_What you need to do_:
Among the entries below, find the lines with the word "hardware" and return them.

_Extracted entries_:
$ cat src/rtl/usc_pkg.sv
// usc_pkg: register map, field positions, reset values and carriers of the serial transceiver core.
// assumes one 100 MHz system clock and a byte-wide register port with one-cycle read latency.
package usc_pkg;
  // register offsets on the byte-wide port
  localparam logic [2:0] OFF_DATA = 3'h0;
  localparam logic [2:0] OFF_STAT_A = 3'h1;
  localparam logic [2:0] OFF_CTRL_B = 3'h2;
  localparam logic [2:0] OFF_CTRL_C = 3'h3;
  localparam logic [2:0] OFF_BAUD_LO = 3'h4;
  localparam logic [2:0] OFF_BAUD_HI = 3'h5;
  localparam logic [2:0] OFF_POWER = 3'h6;
  localparam logic [2:0] OFF_PIN_CTRL = 3'h7;
  // ctrl_status_a fields
  localparam int A_RXC = 7, A_TXC = 6, A_UDRE = 5, A_FE = 4, A_DOR = 3, A_PE = 2, A_U2X = 1, A_MPCM = 0;
  // ctrl_status_b fields
  localparam int B_RXCIE = 7, B_TXCIE = 6, B_UDRIE = 5, B_RXEN = 4, B_TXEN = 3, B_SIZE2 = 2, B_RXB8 = 1, B_TXB8 = 0;
  // ctrl_status_c fields (mode is two bits at 7:6, parity at 5:4, size low bits at 2:1)
  localparam int C_MODE = 6, C_PAR = 4, C_STOP2 = 3, C_SIZE = 1, C_CPOL = 0;
  // power_reduction_reg and pin control fields
  localparam int P_PWR = 0;
  localparam int X_DIR = 0, X_SFDEN = 1, X_SFD = 2;
  // sync_mode_select codes
  localparam logic [1:0] MODE_ASYNC = 2'h0;
  localparam logic [1:0] MODE_SPI = 2'h3;
  // reset values: async normal speed, 8-bit characters, everything off
  localparam logic [7:0] CTRL_B_RST = 8'h00;
  localparam logic [7:0] CTRL_C_RST = 8'h06;
  localparam logic POWER_RST = 1'b0;
  // oversampling counts
  localparam logic [3:0] PRE_TOP_NORM = 4'hF;
  localparam logic [3:0] PRE_TOP_DBL = 4'h7;
  localparam logic [3:0] MAJ_NORM = 4'h9;
  localparam logic [3:0] MAJ_DBL = 4'h5;
  // character size coding
  localparam logic [2:0] SIZE9 = 3'h7;
  localparam logic [3:0] NBITS_BASE = 4'h5;
  localparam logic [3:0] NBITS_NINE = 4'h9;
  localparam logic [3:0] SPI_BITS = 4'h8;
  localparam int BAUD_W_DEF = 12;
  localparam int FRAME_W = 13;

  typedef struct packed {
    logic wr;
    logic rd;
    logic [2:0] addr;
    logic [7:0] wdata;
  } usc_bus_t;

  typedef struct packed {
    logic [8:0] data;
    logic fe;
    logic pe;
  } usc_rx_ent_t;

  typedef enum logic [0:0] {USC_RX_IDLE, USC_RX_BODY} usc_rx_state_t;
endpackage

$ cat src/rtl/usc_core.sv
// usc_core: serial transceiver with baud generator, async/sync/spi clocking, tx buffer and 2-deep rx queue.
// assumes a single-cycle register port on mclk; pins are resynchronised here.
//
// How it works
// - four clock modes: async, double, master, slave
// - mode bit 0 selects async or sync
// - double speed only affects async timing
// - sync: pin direction picks master or slave
// - transfer clock pin idle in async modes
// - baud generator plus synchroniser for external clock
// - one buffered character allows gapless frames
// - two-deep receive queue behind shifter
// - flags framing, overrun and parity errors
// - receiver accepts every transmitter frame format
// - async receive uses oversampled clock/data recovery
// - three separately enabled interrupt requests
// - five to nine data bits, 1-2 stops
// - hardware odd/even parity generate and check
// - false start rejection and majority filter
// - master spi mode offered
// - one shared register set configures everything
// - multiprocessor, double speed, start frame detection
// - down-counter reloads at zero or low write
// - polarity picks change and sample edges
// - start low, lsb first, parity, stops high
// - parity is xor of data, odd inverts
//
// The register offsets and the strobed register port were decided locally.
`timescale 1ns/10ps
`default_nettype none
module usc_core
  import usc_pkg::*;
#(
  parameter int DIV_W = BAUD_W_DEF
) (
  input wire logic mclk,
  input wire logic sys_rst,
  input wire usc_bus_t bus,
  output logic [7:0] rdata,
  output logic serial_out_line,
  output logic serial_out_oe,
  input wire logic serial_in_line,
  output logic xck_out,
  output logic xck_oe,
  input wire logic xck_in,
  output logic irq_rx,
  output logic irq_tx,
  output logic irq_udre
);
  if (DIV_W < 9 || DIV_W > 16) begin : g_chk
    $error("usc_core: DIV_W must be 9..16");
  end

  ////////////////////////////////////////////////////////////////////////////
  // registers and decode
  logic serial_unit_power_off, run;
  logic rxcie, txcie, udrie, rxen, txen, size2, txb8, double_speed_bit, mpcm;
  logic [1:0] sync_mode_select, par_mode, size10;
  logic stop2, clock_polarity_select, transfer_clock_direction, sfd_en, sfd_flag, txc, dor;
  logic [DIV_W-1:0] baud_divisor, bcnt;
  logic btick;
  logic wr_data, wr_a, wr_lo, rd_data;

  assign run = ~serial_unit_power_off;
  assign wr_data = bus.wr && bus.addr == OFF_DATA;
  assign wr_a = bus.wr && bus.addr == OFF_STAT_A;
  assign wr_lo = bus.wr && bus.addr == OFF_BAUD_LO;
  assign rd_data = bus.rd && bus.addr == OFF_DATA;

  // one shared control set for clock, tx and rx; defaults give async normal speed, all disabled
  always_ff @(posedge mclk) begin
    if (sys_rst) begin
      {rxcie, txcie, udrie, rxen, txen, size2} <= CTRL_B_RST[7:2];
      txb8 <= CTRL_B_RST[B_TXB8];
      {sync_mode_select, par_mode, stop2, size10, clock_polarity_select} <= CTRL_C_RST;
      {double_speed_bit, mpcm, transfer_clock_direction, sfd_en} <= 4'h0;
      serial_unit_power_off <= POWER_RST;
      baud_divisor <= '0;
    end else if (bus.wr) begin
      case (bus.addr)
        OFF_STAT_A: {double_speed_bit, mpcm} <= {bus.wdata[A_U2X], bus.wdata[A_MPCM]};
        OFF_CTRL_B: begin
          {rxcie, txcie, udrie, rxen, txen, size2} <= bus.wdata[7:2];
          txb8 <= bus.wdata[B_TXB8];
        end
        OFF_CTRL_C: {sync_mode_select, par_mode, stop2, size10, clock_polarity_select} <= bus.wdata;
        OFF_BAUD_LO: baud_divisor[7:0] <= bus.wdata;
        OFF_BAUD_HI: baud_divisor[DIV_W-1:8] <= bus.wdata[DIV_W-9:0];
        OFF_POWER: serial_unit_power_off <= bus.wdata[P_PWR];
        OFF_PIN_CTRL: {sfd_en, transfer_clock_direction} <= {bus.wdata[X_SFDEN], bus.wdata[X_DIR]};
        default: ;
      endcase
    end
  end

  ////////////////////////////////////////////////////////////////////////////
  // baud generator: down-counter on the system clock, one tick per reload at zero
  always_ff @(posedge mclk) begin
    if (sys_rst) begin
      bcnt <= '0;
      btick <= 1'b0;
    end else if (run) begin
      btick <= bcnt == '0;
      if (wr_lo) bcnt <= {baud_divisor[DIV_W-1:8], bus.wdata};
      else if (bcnt == '0) bcnt <= baud_divisor;
      else bcnt <= bcnt - 1'b1;
    end else begin
      btick <= 1'b0;
    end
  end

  ////////////////////////////////////////////////////////////////////////////
  // clock mode selection and transfer clock edges
  logic is_sync, is_spi, is_master, xs1, xs2, xs3, rs1, rs2;
  logic pin_rise, pin_fall, chg_edge, smp_edge;
  assign is_sync = sync_mode_select[0];
  assign is_spi = sync_mode_select == MODE_SPI;
  assign is_master = is_sync && transfer_clock_direction;

  // two-stage synchronisers; the third stage only feeds the slave edge detector
  always_ff @(posedge mclk) begin
    if (sys_rst) begin
      {xs1, xs2, xs3} <= 3'h7; // idle-high clock pin: no false edge after reset
      {rs1, rs2} <= 2'h3;
    end else begin
      {xs1, xs2, xs3} <= {xck_in, xs1, xs2};
      {rs1, rs2} <= {serial_in_line, rs1};
    end
  end

  // master drives the clock at half the tick rate; async leaves the pin alone
  always_ff @(posedge mclk) begin
    if (sys_rst) begin
      xck_out <= 1'b0;
      xck_oe <= 1'b0;
    end else begin
      xck_oe <= run && is_master;
      if (run && is_master && btick) xck_out <= ~xck_out;
    end
  end

  // polarity clear: change on rising, sample on falling
  assign pin_rise = is_master ? (btick && !xck_out) : (xs2 && !xs3);
  assign pin_fall = is_master ? (btick && xck_out) : (!xs2 && xs3);
  assign chg_edge = run && is_sync && (clock_polarity_select ? pin_fall : pin_rise);
  assign smp_edge = run && is_sync && (clock_polarity_select ? pin_rise : pin_fall);

  ////////////////////////////////////////////////////////////////////////////
  // frame format shared by both directions
  logic [3:0] nbits, frame_len, tx_left, tx_pre, last_idx;
  logic [8:0] dmask, txbuf;
  logic par_en, tx_par, txbuf_full, tx_busy, tx_step, tx_load, tx_done;
  logic [FRAME_W-1:0] frame, tx_sh;
  assign nbits = {size2, size10} == SIZE9 ? NBITS_NINE : NBITS_BASE + {2'h0, size10};
  assign dmask = ~(9'h1FF << nbits);
  assign par_en = par_mode[1];
  assign tx_par = ^(txbuf & dmask) ^ par_mode[0];

  // start low, data lsb first, optional parity, one or two high stops
  always_comb begin
    frame = '1;
    frame_len = SPI_BITS;
    if (is_spi) begin
      frame = {5'h1F, txbuf[7:0]};
    end else begin
      frame[0] = 1'b0;
      for (int i = 0; i < 9; i++) begin
        if (i < int'(nbits)) frame[1+i] = txbuf[i];
      end
      if (par_en) frame[1+int'(nbits)] = tx_par;
      frame_len = 4'h2 + nbits + {3'h0, par_en} + {3'h0, stop2};
    end
  end

  ////////////////////////////////////////////////////////////////////////////
  // transmitter: async bit timing from the prescaler, sync from the change edge
  logic [3:0] pre_top;
  assign pre_top = double_speed_bit ? PRE_TOP_DBL : PRE_TOP_NORM;
  always_ff @(posedge mclk) begin
    if (sys_rst) begin
      tx_pre <= 4'h0;
    end else if (run && btick) begin
      tx_pre <= tx_pre == pre_top ? 4'h0 : tx_pre + 4'h1;
    end
  end
  // double speed is only consulted on the async path
  assign tx_step = run && (is_sync ? chg_edge : (btick && tx_pre == pre_top));
  assign tx_load = tx_step && tx_left == 4'h0 && txbuf_full && txen;
  assign tx_done = tx_step && tx_left == 4'h0 && tx_busy && !tx_load;

  // buffered character reloads the shifter on the last bit's step, so frames abut
  always_ff @(posedge mclk) begin
    if (sys_rst) begin
      tx_sh <= '0;
      tx_left <= 4'h0;
      tx_busy <= 1'b0;
      serial_out_line <= 1'b1;
      txbuf <= 9'h0;
      txbuf_full <= 1'b0;
      serial_out_oe <= 1'b0;
    end else begin
      serial_out_oe <= run && txen;
      if (run && wr_data && txen && !txbuf_full) begin
        txbuf <= {txb8, bus.wdata};
        txbuf_full <= 1'b1;
      end
      if (tx_step && tx_left != 4'h0) begin
        serial_out_line <= tx_sh[0];
        tx_sh <= tx_sh >> 1;
        tx_left <= tx_left - 4'h1;
      end else if (tx_load) begin
        serial_out_line <= frame[0];
        tx_sh <= frame >> 1;
        tx_left <= frame_len - 4'h1;
        tx_busy <= 1'b1;
        txbuf_full <= 1'b0;
      end else if (tx_done) begin
        serial_out_line <= 1'b1;
        tx_busy <= 1'b0;
      end
    end
  end

  ////////////////////////////////////////////////////////////////////////////
  // async recovery: 16x (8x in double speed) oversampling, 3-sample majority
  logic a_act, maj, a_pt, bit_v, bit_val, start_take, rx_done, rx_keep;
  logic [3:0] rx_pre, rx_idx;
  logic [1:0] win;
  logic [11:0] rx_sh, rx_cur;
  usc_rx_state_t rx_st;
  usc_rx_ent_t rx_ent;
  assign maj = (win[1] & win[0]) | (win[0] & rs2) | (win[1] & rs2);
  assign a_pt = btick && a_act && rx_pre == (double_speed_bit ? MAJ_DBL : MAJ_NORM);

  always_ff @(posedge mclk) begin
    if (sys_rst) begin
      a_act <= 1'b0;
      rx_pre <= 4'h0;
      win <= 2'h3;
    end else if (run && btick && !is_sync && rxen) begin
      win <= {win[0], rs2};
      if (!a_act) begin
        if (!rs2) begin
          a_act <= 1'b1;
          rx_pre <= 4'h1;
        end
      end else begin
        rx_pre <= rx_pre == (double_speed_bit ? PRE_TOP_DBL : PRE_TOP_NORM) ? 4'h0 : rx_pre + 4'h1;
        if (a_pt && ((rx_st == USC_RX_IDLE && maj) || rx_done)) a_act <= 1'b0;
      end
    end else if (!rxen || is_sync) begin
      a_act <= 1'b0;
    end
  end

  ////////////////////////////////////////////////////////////////////////////
  // bit collector shared by async and sync reception
  assign bit_v = is_sync ? (smp_edge && rxen) : (a_pt && rxen && run);
  assign bit_val = is_sync ? rs2 : maj;
  assign start_take = bit_v && rx_st == USC_RX_IDLE && (is_spi ? tx_busy : !bit_val);
  assign last_idx = is_spi ? SPI_BITS - 4'h1 : nbits + {3'h0, par_en};
  assign rx_done = bit_v && rx_st == USC_RX_BODY && rx_idx == last_idx;

  always_comb begin
    rx_cur = rx_sh;
    rx_cur[rx_idx] = bit_val;
    rx_ent.data = rx_cur[8:0] & (is_spi ? 9'h0FF : dmask);
    rx_ent.fe = !is_spi && !rx_cur[last_idx];
    rx_ent.pe = !is_spi && par_en && (rx_cur[nbits] ^ (^rx_ent.data) ^ par_mode[0]);
    rx_keep = !(mpcm && !rx_cur[nbits - 4'h1]);
  end

  always_ff @(posedge mclk) begin
    if (sys_rst) begin
      rx_st <= USC_RX_IDLE;
      rx_idx <= 4'h0;
      rx_sh <= 12'h0;
    end else if (!rxen) begin
      rx_st <= USC_RX_IDLE;
    end else if (bit_v) begin
      case (rx_st)
        USC_RX_IDLE: begin
          if (start_take) begin
            rx_st <= USC_RX_BODY;
            rx_sh[0] <= bit_val;
            rx_idx <= is_spi ? 4'h1 : 4'h0;
          end
        end
        USC_RX_BODY: begin
          rx_sh <= rx_cur;
          rx_idx <= rx_idx + 4'h1;
          if (rx_done) rx_st <= USC_RX_IDLE;
        end
        default: rx_st <= USC_RX_IDLE;
      endcase
    end
  end

  ////////////////////////////////////////////////////////////////////////////
  // two-deep receive queue; a read of the data register pops the head
  usc_rx_ent_t rxq [2];
  logic rx_wp, rx_rp, pop, push, ovr;
  logic [1:0] rx_cnt;
  assign pop = rd_data && rx_cnt != 2'h0;
  assign push = rx_done && rx_keep && !(rx_cnt == 2'h2 && !pop);
  assign ovr = rx_done && rx_keep && rx_cnt == 2'h2 && !pop;

  always_ff @(posedge mclk) begin
    if (sys_rst) begin
      rx_wp <= 1'b0;
      rx_rp <= 1'b0;
      rx_cnt <= 2'h0;
      rxq[0] <= '0;
      rxq[1] <= '0;
    end else if (!rxen) begin
      rx_cnt <= 2'h0; // disabling the receiver flushes the queue
      rx_rp <= rx_wp;
    end else begin
      if (push) begin
        rxq[rx_wp] <= rx_ent;
        rx_wp <= ~rx_wp;
      end
      if (pop) rx_rp <= ~rx_rp;
      rx_cnt <= rx_cnt + {1'b0, push} - {1'b0, pop};
    end
  end

  ////////////////////////////////////////////////////////////////////////////
  // sticky flags: hardware set wins over the software clear in the same cycle
  logic sfd_hit;
  assign sfd_hit = start_take && sfd_en && !is_spi;
  always_ff @(posedge mclk) begin
    if (sys_rst) begin
      txc <= 1'b0;
      dor <= 1'b0;
      sfd_flag <= 1'b0;
    end else begin
      if (tx_done) txc <= 1'b1;
      else if (wr_a && bus.wdata[A_TXC]) txc <= 1'b0;
      if (ovr) dor <= 1'b1;
      else if (rd_data) dor <= 1'b0;
      if (sfd_hit) sfd_flag <= 1'b1;
      else if (bus.wr && bus.addr == OFF_PIN_CTRL && bus.wdata[X_SFD]) sfd_flag <= 1'b0;
    end
  end

  ////////////////////////////////////////////////////////////////////////////
  // read data for exactly the cycle after the strobe, and interrupt requests
  usc_rx_ent_t head;
  assign head = rxq[rx_rp];
  always_ff @(posedge mclk) begin
    if (sys_rst) begin
      rdata <= 8'h0;
      {irq_rx, irq_tx, irq_udre} <= 3'h0;
    end else begin
      {irq_rx, irq_tx, irq_udre} <= {rxcie && rx_cnt != 2'h0, txcie && txc, udrie && !txbuf_full};
      if (!bus.rd) rdata <= 8'h0;
      else begin
        case (bus.addr)
          OFF_DATA: rdata <= head.data[7:0];
          OFF_STAT_A: rdata <= {rx_cnt != 2'h0, txc, !txbuf_full, head.fe, dor, head.pe, double_speed_bit, mpcm};
          OFF_CTRL_B: rdata <= {rxcie, txcie, udrie, rxen, txen, size2, head.data[8], txb8};
          OFF_CTRL_C: rdata <= {sync_mode_select, par_mode, stop2, size10, clock_polarity_select};
          OFF_BAUD_LO: rdata <= baud_divisor[7:0];
          OFF_BAUD_HI: rdata <= 8'(baud_divisor[DIV_W-1:8]);
          OFF_POWER: rdata <= {7'h0, serial_unit_power_off};
          OFF_PIN_CTRL: rdata <= {5'h0, sfd_flag, sfd_en, transfer_clock_direction};
          default: rdata <= 8'h0;
        endcase
      end
    end
  end
endmodule
`default_nettype wire

$ cat config.mk
export PLATFORM = sky130hd
export DESIGN_NAME = usc_core
export DESIGN_NICKNAME = d
export VERILOG_FILES = /design/src/rtl/usc_pkg.sv /design/src/rtl/usc_core.sv
export SDC_FILE = /design/constraint.sdc
export NUM_CORES = 1
export LEC_CHECK = 0
export BUFFER_PORTS_ARGS = -buffer_cell sky130_fd_sc_hd__buf_4
export CORE_ASPECT_RATIO = 1.5
export CORE_MARGIN = 2
export CORE_UTILIZATION = 60
export CTS_CLUSTER_SIZE = 28
export DETAILED_ROUTE_END_ITERATION = 10
export GPL_TIMING_DRIVEN = 0
export PLACE_DENSITY = 0.78
export SYNTH_ARGS = -nofsm -noshare
export SYNTH_HDL_FRONTEND = slang
export SYNTH_SLANG_ARGS = --single-unit
export TNS_END_PERCENT = 10
$ cat constraint.sdc
create_clock -name mclk -period 6.9 [get_ports mclk]
set_clock_uncertainty 0.1 [all_clocks]
set_input_delay 1.035 -clock mclk [delete_from_list [all_inputs] [get_ports mclk]]
set_output_delay 1.035 -clock mclk [all_outputs]
set_load 0.05 [all_outputs]
### Yosys cells after proc, flatten, opt, wreduce, memory -nomap -nowiden

Memory sizes are Yosys's and may differ from the RTL's. A register that Yosys moved wholly into a read port is not among the register bits.
Cells that the tools add are included.

| word-level totals | value |
|---|---|
| register bits after elaboration | 127 |
| RAM bits | 22 |
| output and inout port bits | 15 |
| word-level logic and storage cells | 325 |
| memories | 1 |

Memory list:

| name | depth | bits a word | read ports | clocked after Yosys merged registers in | wr ports | RTL line | source |
|---|---|---|---|---|---|---|---|
| rxq | 2 | 11 | 1 | 1 | 2 | usc_core.sv:301 | `usc_rx_ent_t rxq [2];` |

| cells by class | value |
|---|---|
| $add $sub $neg | 15 |
| order comparisons | 16 |
| equal/unequal tests | 17 |
| shift-type cells | 1 |
| mux-type cells | 97 |
| bitwise logic cells | 19 |
| reductions and logical operators | 106 |

Operators by type and width:

| kind | count |
|---|---|
| $mux 1 | 66 |
| $pmux 8 s8 | 1 |
| $logic_and 1x1->1 | 60 |
| $mux 12 | 4 |
| $mux 4 | 12 |
| $mux 13 | 2 |
| $lt 4x5->1 const B | 4 |
| $reduce_and 2->1 | 10 |
| $and 9x9->9 | 2 |
| $reduce_xor 9->1 | 2 |
| $eq 4x4->1 | 4 |
| $lt 3x4->1 const A | 4 |
| $eq 3x3->1 const B | 5 |
| $logic_not 1->1 | 14 |
| $reduce_bool 2->1 | 7 |
| $bwmux 13 | 1 |
| $add 4x1->4 | 3 |
| $add 4x1->4 const B | 3 |
| $bmux 1 s4 | 3 |
| $bwmux 12 | 1 |
| $logic_not 12->1 | 1 |
| $sub 12x1->12 const B | 1 |
| $sub 4x1->4 const B | 3 |
| $mux 11 | 1 |
| other kinds (34) | 57 |

### Logic depth before layout (Yosys ltp)

| depth | value |
|---|---|
| depth in word-level cells | 18 |
| depth in mapped cells | 15 |

### Least setup slack after synthesis

OpenSTA, ideal clock, no wires.

| timing path | value |
|---|---|
| path kind | register to register |
| from | register size10[0] |
| to | memory rxq[1][0] (netlist name), enable pin |
| library setup time | 0.353 ns |
| arrival time | 3.241 ns |
| required time | 6.447 ns |
| setup slack | 3.206 ns |
| cell stages (with the launch flop) | 11 |
| path buffers | 0 |
| path through | dfxtp_1 ha_1 a21boi_1 inv_1 ha_1 ha_1 o311ai_1 o31ai_1 a31oi_2 or4_4 nand2b_1 |

RTL lines:

| what | RTL line | source |
|---|---|---|
| start: declaration | usc_core.sv:58 | `logic [1:0] sync_mode_select, par_mode, size10;` |
| start signal: assignment | usc_core.sv:86 | `OFF_CTRL_C: {sync_mode_select, par_mode, stop2, size10, clock_polarity_select} <= bus.wdata;` |
| end: declaration | usc_core.sv:301 |  |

_Expected answer_:
// - hardware odd/even parity generate and check
  // sticky flags: hardware set wins over the software clear in the same cycle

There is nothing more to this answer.